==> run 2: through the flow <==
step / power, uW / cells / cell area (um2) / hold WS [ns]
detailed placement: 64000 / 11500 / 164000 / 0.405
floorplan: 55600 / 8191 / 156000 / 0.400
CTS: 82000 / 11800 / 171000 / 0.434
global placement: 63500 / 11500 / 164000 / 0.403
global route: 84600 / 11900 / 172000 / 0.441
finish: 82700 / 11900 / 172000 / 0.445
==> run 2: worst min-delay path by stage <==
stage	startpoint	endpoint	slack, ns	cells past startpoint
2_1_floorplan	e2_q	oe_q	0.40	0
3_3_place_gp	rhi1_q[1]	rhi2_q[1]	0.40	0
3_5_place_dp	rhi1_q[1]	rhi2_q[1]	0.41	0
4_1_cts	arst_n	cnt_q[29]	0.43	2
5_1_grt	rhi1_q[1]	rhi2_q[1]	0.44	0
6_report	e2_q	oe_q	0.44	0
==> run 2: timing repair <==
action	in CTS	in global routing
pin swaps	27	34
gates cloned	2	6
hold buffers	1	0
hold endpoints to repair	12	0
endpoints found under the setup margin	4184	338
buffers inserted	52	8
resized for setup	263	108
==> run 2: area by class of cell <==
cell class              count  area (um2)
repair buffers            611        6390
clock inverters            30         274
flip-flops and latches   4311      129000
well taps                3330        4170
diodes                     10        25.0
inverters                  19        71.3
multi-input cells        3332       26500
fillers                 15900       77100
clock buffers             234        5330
This is an optimization exercise on Yosys and OpenROAD, whose aim is small area and a short achievable clock period, not a production implementation. Where RTL was checked, it was by simulation tests only, not by an equivalence proof against the original. For run 1, only the layout was checked, not whether the RTL still works. Power and IR drop assume default switching activity.

==> flow/design.v, too long to show whole: its modules and the start of the top module <==
// module fa_cell: 10 lines
// module ha_cell: 9 lines
// module sym_fir: 1059 lines
// module fir_regs: 81 lines
// module fir_top: 31 lines
// module fir_chip: 41 lines
module fir_chip (
   input  logic                   clock,
   input  logic                   arst_n,
   input  logic                   psel,
   input  logic                   penable,
   input  logic                   pwrite,
   input  logic [8-1:0] paddr,
   input  logic [32-1:0] pwdata,
   output logic [32-1:0] prdata,
   output logic                   pready,
   output logic                   pslverr,
   input  logic                   in_valid,
   input  logic [16-1:0] in_data,
   output logic                   out_valid,
   output logic [16-1:0] out_data
);
  // ...
==> flow/flow/run.sh <==
#!/bin/bash
set -euo pipefail
bash standard.sh SETUP_SLACK_MARGIN=5.3 finish > make.log 2>&1
==> flow/standard.sh <==
#!/bin/bash
# synth_recipe.tcl (not shown) runs the flow's synth.tcl, then flattens the netlist and writes it again
# the make line also repeats each setting of config.mk as NAME=value (left out here)
make -C /OpenROAD-flow-scripts/flow DESIGN_CONFIG=/design/flow/config.mk WORK_HOME=/design/flow/orfs CLKGATE_MAP_FILE= SYNTH_SCRIPT=/design/flow/synth_recipe.tcl "${@:-finish}"
==> flow/config.mk <==
export PLATFORM = sky130hd
export DESIGN_NAME = fir_chip
export DESIGN_NICKNAME = fir_chip
export VERILOG_FILES = /design/flow/design.v
export SDC_FILE = /design/flow/constraint.sdc
export NUM_CORES = 4
export LEC_CHECK = 0
export ABC_AREA = 1
export CAP_MARGIN = 20
export CORE_MARGIN = 2
export CORE_UTILIZATION = 40
export CTS_BUF_LIST = sky130_fd_sc_hd__clkbuf_4 sky130_fd_sc_hd__clkbuf_8
export SETUP_SLACK_MARGIN = 5.0
export SLEW_MARGIN = 20
export SYNTH_HIERARCHICAL = 1
==> flow/constraint.sdc <==
create_clock -name core_clock -period 10.5 [get_ports {clock}]
set_input_delay 2.1000 -clock core_clock [delete_from_list [all_inputs] [get_ports {clock}]]
set_output_delay 2.1000 -clock core_clock [all_outputs]
set_load 0.01 [all_outputs]
==> impl_metrics.prom, run 1 <==
# TYPE chip_impl_metric gauge
chip_impl_info{name="run_status",value="finished clean"} 1
chip_impl_metric{name="synth-edff-count",unit=""} 350
chip_impl_info{name="worstSetupEndpoint",value="prdata[22]"} 1
chip_impl_metric{name="largest_reg_flops",unit=""} 176
chip_impl_metric{name="arrival",unit="ns"} 3.41
chip_impl_metric{name="final_nets",unit=""} 5130
chip_impl_metric{name="cts.reportedPaths.clkPinSlew",unit="ns"} 0.06
chip_impl_metric{name="report.final.setup_viol",unit=""} 0
chip_impl_metric{name="grt_first_pass_wirelength",unit="um"} 241000
chip_impl_metric{name="seq_cell_count",unit=""} 478
chip_impl_metric{name="clock_tree.buffer_depth",unit=""} 3
chip_impl_metric{name="clockPowerShare",unit="%"} 21.8
chip_impl_metric{name="totalPowerFinal",unit="mW"} 7.85
chip_impl_metric{name="post_synth_fa_ha_maj_area_fraction",unit="%"} 33.4
chip_impl_metric{name="finish.cell_count_without_fillers",unit=""} 5846
chip_impl_metric{name="fin_crit_sh",unit="%"} 52.5
chip_impl_metric{name="multi_input_area_share",unit="%"} 59.3
chip_impl_metric{name="global_route.overflow_total",unit=""} 0
chip_impl_info{name="critical_path.top_delay_family",value="buffers and inverters"} 1
chip_impl_metric{name="post-place-cells",unit=""} 5591
chip_impl_metric{name="rows",unit=""} 125
chip_impl_metric{name="path_max_fanout",unit=""} 7
chip_impl_metric{name="inverters_excl_clock",unit=""} 320
chip_impl_metric{name="synth.cell_area",unit="um^2"} 46900
chip_impl_info{name="peak_usage_layer_in_the_global_routing_report",value="met2"} 1
chip_impl_metric{name="routed-wl-met2",unit="um"} 70900
chip_impl_metric{name="place.port_buffers",unit=""} 97
chip_impl_metric{name="antenna_found_initial",unit=""} 5
chip_impl_info{name="synthMostInstantiatedCell",value="sky130_fd_sc_hd__fa_1"} 1
chip_impl_metric{name="synth_xor_xnor_area_share",unit="%"} 14.4
chip_impl_metric{name="drt_iter0_drc",unit=""} 4196
chip_impl_metric{name="cts_max_level",unit=""} 3
chip_impl_metric{name="synth_simple_gate_area_share",unit="%"} 6.72
chip_impl_info{name="synthTopCellsByCount",value="sky130_fd_sc_hd__fa_1, sky130_fd_sc_hd__xor2_1, sky130_fd_sc_hd__o22ai_1"} 1
chip_impl_metric{name="post-route-worst-setup-slack",unit="ns"} 4.99
chip_impl_metric{name="p_seq",unit="mW"} 2.48
chip_impl_info{name="largest_family_of_logic_cells_by_synthesized_area",value="adder cells"} 1
chip_impl_metric{name="reg2reg_depth",unit=""} 10
chip_impl_metric{name="antenna_left",unit=""} 0
chip_impl_metric{name="tritoncts_num_sinks",unit=""} 478
chip_impl_info{name="timing.hold.worst_endpoint",value="u_top.u_fir.hist[4][13]$_DFFE_PP_"} 1
From an optimization exercise on the open Yosys and OpenROAD flow, aimed at small area and a short achievable clock period; shortcuts taken in it are not production practice. In this exercise RTL edits were held to simulation tests only and were not proved equivalent to the original. Power and IR drop assume default switching activity.

job 3415:
==> flow/design.v <==
package dmem_pkg;
  localparam logic [15:0] RAM_REGION = 16'h1001;
  localparam logic [15:0] IO_REGION  = 16'h1003;
endpackage
module dmem_ram #(
  parameter int Nloc  = 64,
  parameter int Dbits = 32
) (
  input  logic                      clk,
  input  logic [Nloc/4-1:0]         ins_sel,
  input  logic [Nloc/4-1:0]         ins_keep,
  input  logic [Dbits-1:0]          wdata,
  input  logic [Nloc/2-1:0]         rd_sel,
  output logic [Dbits-1:0]          rdata
);
  logic [Nloc-1:0][Dbits-1:0] ring;
  always_ff @(posedge clk) begin
    for (int i = 0; i < Nloc; i++) begin
      if (i % 4 == 0) begin
        ring[i] <= (ring[(i + Nloc - 1) % Nloc] & {Dbits{ins_keep[i / 4]}})
                 | (wdata & {Dbits{ins_sel[i / 4]}});
      end else begin
        ring[i] <= ring[(i + Nloc - 1) % Nloc];
      end
    end
  end
  always_comb begin
    rdata = '0;
    for (int j = 0; j < Nloc / 2; j++) begin
      rdata = rdata | (ring[2 * j] & {Dbits{rd_sel[j]}});
    end
  end
endmodule
module dmem_responder #(
  parameter int          Nloc        = 64,
  parameter int          Dbits       = 32,
  parameter logic [31:0] RAM_BASE    = {dmem_pkg::RAM_REGION, 16'h0000},
  parameter logic [31:0] IO_BASE     = {dmem_pkg::IO_REGION, 16'h0000}
) (
  input  logic             clk,
  input  logic             reset,
  input  logic             mem_req,
  input  logic             mem_wr,
  input  logic [Dbits-1:0] mem_addr,
  input  logic [Dbits-1:0] mem_writedata,
  output logic [Dbits-1:0] mem_readdata,
  output logic             stall,
  output logic [15:0]      led,
  output logic [Dbits-1:0] cycle_count
);
  localparam int AW = $clog2(Nloc);
  logic c1_q, c2_q, c3_q;
  logic nd_q;
  logic idle;
  logic             wr_q;
  logic             ram_q, led_sel_q, cnt_sel_q;
  logic [AW-1:0]    sqn_q;
  logic [Nloc/2-1:0] tsel_q;
  logic [AW-1:0]    s1;
  logic [Dbits-1:0] wdata_q;
  logic [AW-1:0]    ph_q;
  logic             pv_q;
  logic [AW-1:0]    pnext_q;
  logic [Dbits-1:0] pdata_q;
  logic [Nloc/4-1:0] ins_q;
  logic [Nloc/4-1:0] keep_q;
  logic [Nloc/4-1:0] ins_d;
  logic [Nloc/4-1:0] ins_new;
  logic [Nloc/4-1:0] ins_old;
  logic [AW-1:0]    sq1;
  logic [AW-1:0]    pn1;
  logic             commit_ram;
  logic             pv_d;
  logic [AW-1:0]    pnext_d;
  logic [15:0]      led_q;
  logic [Dbits-1:0] cyc_q;
  logic             is_ram, is_led, is_cnt;
  logic             commit;
  logic             ins_now;
  logic [Dbits-1:0] tap_data;
  logic             byp;
  logic [Dbits-1:0] io_val;
  logic [Dbits-1:0] ram_val;
  logic             hold1;
  logic [Dbits-1:0] rdata_q;
  assign idle   = !(c1_q || c2_q || c3_q);
  assign s1     = mem_addr[AW+1:2] + ph_q;
  assign is_ram = (mem_addr[31:16] == RAM_BASE[31:16]);
  assign is_led = (mem_addr[31:16] == IO_BASE[31:16]) && (mem_addr[15:2] == 14'd0);
  assign is_cnt = (mem_addr[31:16] == IO_BASE[31:16]) && (mem_addr[15:2] == 14'd1);
  assign commit  = c3_q && mem_req && wr_q;
  assign commit_ram = commit && ram_q;
  assign ins_now = pv_q && (pnext_q[1:0] == 2'd0);
  assign pv_d    = commit_ram || (pv_q && !ins_now);
  assign sq1     = sqn_q + 1'b1;
  assign pn1     = pnext_q + 1'b1;
  assign pnext_d = commit_ram ? sq1 : pn1;
  assign ins_new = (sq1[1:0] == 2'd0) ? (Nloc/4)'(1) << sq1[AW-1:2] : '0;
  assign ins_old = (pv_q && !ins_now && (pn1[1:0] == 2'd0)) ? (Nloc/4)'(1) << pn1[AW-1:2] : '0;
  assign ins_d   = commit_ram ? ins_new : ins_old;
  dmem_ram #(
    .Nloc  (Nloc),
    .Dbits (Dbits)
  ) u_ram (
    .clk     (clk),
    .ins_sel (ins_q),
    .ins_keep(keep_q),
    .wdata   (pdata_q),
    .rd_sel  (tsel_q),
    .rdata   (tap_data)
  );
  assign byp = pv_q && (pnext_q == sqn_q);
  always_comb begin
    io_val = '0;
    if (led_sel_q) begin
      io_val = {{(Dbits-16){1'b0}}, led_q};
    end else if (cnt_sel_q) begin
      io_val = cyc_q;
    end
  end
  assign ram_val = byp ? pdata_q : tap_data;
  assign hold1 = c1_q && !wr_q && sqn_q[0];
  always_ff @(posedge clk or posedge reset) begin
    if (reset) begin
      nd_q <= 1'b1;
    end else begin
      nd_q <= !(c2_q && mem_req);
    end
  end
  always_ff @(posedge clk or posedge reset) begin
    if (reset) begin
      c1_q <= 1'b0;
      c2_q <= 1'b0;
      c3_q <= 1'b0;
    end else begin
      c1_q <= idle && mem_req;
      c2_q <= c1_q && mem_req;
      c3_q <= c2_q && mem_req;
    end
  end
  always_ff @(posedge clk) begin
    ph_q <= ph_q + 1'b1;
    if (idle) begin
      wr_q      <= mem_wr;
      ram_q     <= is_ram;
      led_sel_q <= is_led;
      cnt_sel_q <= is_cnt;
      sqn_q     <= s1;
    end else begin
      sqn_q     <= sqn_q + 1'b1;
    end
    tsel_q <= (Nloc/2)'(1) << (idle ? s1[AW-1:1] : sqn_q[AW-1:1]);
    if (idle) begin
      wdata_q <= mem_writedata;
    end else if (hold1) begin
      wdata_q <= ram_val;
    end
    rdata_q <= !ram_q ? io_val : (sqn_q[0] ? ram_val : wdata_q);
    pv_q    <= pv_d;
    pnext_q <= pnext_d;
    ins_q   <= ins_d;
    keep_q  <= ~ins_d;
    if (commit_ram) begin
      pdata_q <= wdata_q;
    end
  end
  always_ff @(posedge clk or posedge reset) begin
    if (reset) begin
      led_q <= '0;
    end else if (commit && led_sel_q) begin
      led_q <= wdata_q[15:0];
    end
  end
  always_ff @(posedge clk or posedge reset) begin
    if (reset) begin
      cyc_q <= '0;
    end else begin
      cyc_q <= cyc_q + 1'b1;
    end
  end
  assign stall        = mem_req && nd_q && !reset;
  assign mem_readdata = rdata_q;
  assign led          = led_q;
  assign cycle_count  = cyc_q;
endmodule
export LEC_CHECK = 0
export ABC_CLOCK_PERIOD_IN_PS = 2000
export CAP_MARGIN = 20
export CORE_MARGIN = 2
export CORE_UTILIZATION = 65
export PLACE_DENSITY = 0.75
export SETUP_SLACK_MARGIN = 2.2
export SLEW_MARGIN = 20
create_clock -name core_clock -period 4.4 [get_ports {clk}]
standard.sh (not shown) runs the stock make flow with config.mk's settings and CLKGATE_MAP_FILE= SYNTH_SCRIPT=/design/flow/synth_recipe.tcl, a recipe that flattens the netlist after the stock synthesis.
==> flow/flow/run.sh <==
#!/bin/bash
# Standard layout with port buffers made of plain buffers, free resizing, and a
# clock tree of clkbuf_16 trunks and clkbuf_8 leaves without dummy loads.
set -euo pipefail
CTS="-sink_clustering_enable -repair_clock_nets -sink_clustering_size 16 -sink_clustering_max_diameter 50"
CTS="$CTS -buf_list {sky130_fd_sc_hd__clkbuf_8 sky130_fd_sc_hd__clkbuf_16} -root_buf sky130_fd_sc_hd__clkbuf_16"
CTS="$CTS -sink_clustering_buffer sky130_fd_sc_hd__clkbuf_8 -dont_use_dummy_load"
bash standard.sh 'BUFFER_PORTS_ARGS=-buffer_cell sky130_fd_sc_hd__buf_2' MATCH_CELL_FOOTPRINT=0 "CTS_ARGS=$CTS" finish > run_make.log 2>&1
### job 3415 -> job 2471
--- a/flow/design.v
+++ b/flow/design.v
@@ -47,13 +47,12 @@
   output logic             stall,
   output logic [15:0]      led,
   output logic [Dbits-1:0] cycle_count
 );
   localparam int AW = $clog2(Nloc);
   logic c1_q, c2_q, c3_q;
-  logic nd_q;
   logic idle;
   logic             wr_q;
   logic             ram_q, led_sel_q, cnt_sel_q;
   logic [AW-1:0]    sqn_q;
   logic [Nloc/2-1:0] tsel_q;
   logic [AW-1:0]    s1;
@@ -119,19 +118,12 @@
     end
   end
   assign ram_val = byp ? pdata_q : tap_data;
   assign hold1 = c1_q && !wr_q && sqn_q[0];
   always_ff @(posedge clk or posedge reset) begin
     if (reset) begin
-      nd_q <= 1'b1;
-    end else begin
-      nd_q <= !(c2_q && mem_req);
-    end
-  end
-  always_ff @(posedge clk or posedge reset) begin
-    if (reset) begin
       c1_q <= 1'b0;
       c2_q <= 1'b0;
       c3_q <= 1'b0;
     end else begin
       c1_q <= idle && mem_req;
       c2_q <= c1_q && mem_req;
@@ -175,11 +167,11 @@
     if (reset) begin
       cyc_q <= '0;
     end else begin
       cyc_q <= cyc_q + 1'b1;
     end
   end
-  assign stall        = mem_req && nd_q && !reset;
+  assign stall        = mem_req && !c3_q && !reset;
   assign mem_readdata = rdata_q;
   assign led          = led_q;
   assign cycle_count  = cyc_q;
 endmodule
## What came out
On register bit count reported by yosys, job 3415 and job 2471 are basically level.
Job 2471 completed every stage of the flow, and the final layout passed the timing, design-rule and antenna checks.
The setup slack of job 2471 is larger than that of job 3415.
Compared with job 3415, clock-buffer cell count in job 2471 increased slightly.
Between job 3415 and job 2471, the difference in basic-gate share of the synthesized area counting and, or, nand and nor cells is negligible.
Area of the die of job 2471 is on par with job 3415.
There was hardly any difference in worst slack at placement between job 3415 and job 2471.
Total power of job 2471 is on par with job 3415.
Diff job 3415..job 2471 | synthesized netlist cell count | negligible

[what the ideal ports hide]
In the flow no input, the clock included, has a driving cell. The finished layouts below were timed again as built, in two steps. Step 1: set_driving_cell puts a clkbuf_16 on clk and a buf_2 on each other input, an assumption about the parent block. Step 2 times the ports against the registers' clock, not the clock port: input delays grow and output delays shrink by t, the midpoint of the rising clock arrivals with the driver on. a / b / c = ideal / step 1 / step 2; a / b = the first two.
run	t, ns	setup slack, ns	worst hold slack (ns)	latest minus earliest clock arrival (ns)
job 3415	0.787	2.005 / 1.933 / 1.496	0.300 / 0.270 / 0.300	0.105 / 0.105
job 2471	0.808	2.054 / 1.977 / 1.566	0.298 / 0.246 / 0.298	0.088 / 0.088
After both steps setup and hold are still met in every run listed. For job 3415, which loses most, drivers alone change the setup slack by -0.072 ns; drivers and shift together by -0.509 ns.
What follows belongs to an exercise in optimizing a design on an open flow for small area, a short achievable clock period and few clock cycles; a production flow would make more cautious choices. Where RTL was checked, it was by simulation tests only, not by an equivalence proof against the original.

Setup of main:
## acc_top
module acc_top #(
  parameter int ADDR_WIDTH = acc_pkg::ADDR_WIDTH_DEF,
  parameter int CNT_WIDTH  = acc_pkg::CNT_WIDTH_DEF
) (
  input  logic                  ap_clk,
  input  logic                  ap_rst_n,
  input  logic                  ap_start,
  output logic                  ap_idle,
  output logic                  ap_ready,
  output logic                  ap_done,
  input  logic [ADDR_WIDTH-1:0] ifm_addr_base,
  input  logic [ADDR_WIDTH-1:0] wgt_addr_base,
  input  logic [ADDR_WIDTH-1:0] ofm_addr_base,
  input  logic [CNT_WIDTH-1:0]  cfg_ci,
  input  logic [CNT_WIDTH-1:0]  cfg_co,
  output logic                  ifm_rd_req,
  output logic [ADDR_WIDTH-1:0] ifm_rd_addr,
  input  logic                  ifm_rd_valid,
  input  acc_pkg::word_t        ifm_rd_data,
  output logic                  wgt_rd_req,
  output logic [ADDR_WIDTH-1:0] wgt_rd_addr,
  input  logic                  wgt_rd_valid,
  input  acc_pkg::word_t        wgt_rd_data,
  output logic                  ofm_wr_req,
  output logic [ADDR_WIDTH-1:0] ofm_wr_addr,
  output acc_pkg::word_t        ofm_wr_data,
  input  logic                  ofm_wr_ack
);
Size in the first run: ~1800 cells after synthesis, about 300 flip-flops, about 21000 sq um of cells after synthesis.
Settings: LEC_CHECK=0, CAP_MARGIN=20, CORE_MARGIN=2, CORE_UTILIZATION=60, CTS_BUF_LIST=sky130_fd_sc_hd__clkbuf_16, CTS_CLUSTER_DIAMETER=100, CTS_CLUSTER_SIZE=25, SLEW_MARGIN=20; clock period 12.5 ns.
standard.sh (not shown) runs the stock make flow with config.mk's settings and CLKGATE_MAP_FILE= SYNTH_SCRIPT=/design/flow/synth_recipe.tcl, a recipe that flattens the netlist after the stock synthesis.
==> flow/flow/run.sh <==
#!/bin/bash
# Layout flow: the standard ORFS flow (standard synthesis unchanged), with
#  - port buffers made from plain buf cells instead of the default delay-buffer
#    cells (every port still gets its own buffer),
#  - repair_timing asked for extra setup slack so the resizer works the
#    input/output paths below the clock period.
# Each tool's full output stays in orfs/logs; make's output goes to flow.log.
set -euo pipefail
PORT_BUF=${PORT_BUF:-sky130_fd_sc_hd__buf_1}
MARGIN=${MARGIN:-6.8}
bash standard.sh "BUFFER_PORTS_ARGS=-buffer_cell $PORT_BUF" "SETUP_SLACK_MARGIN=$MARGIN" finish > flow.log 2>&1
Testbench counts of main, summed over its fixed seeds: cycles 59,110.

+ + +

* Assigned task
The lines you need are those containing "constraint"; find them in the records and copy them.

* Written response
export SDC_FILE = /design/flow/constraint.sdc
==> flow/constraint.sdc <==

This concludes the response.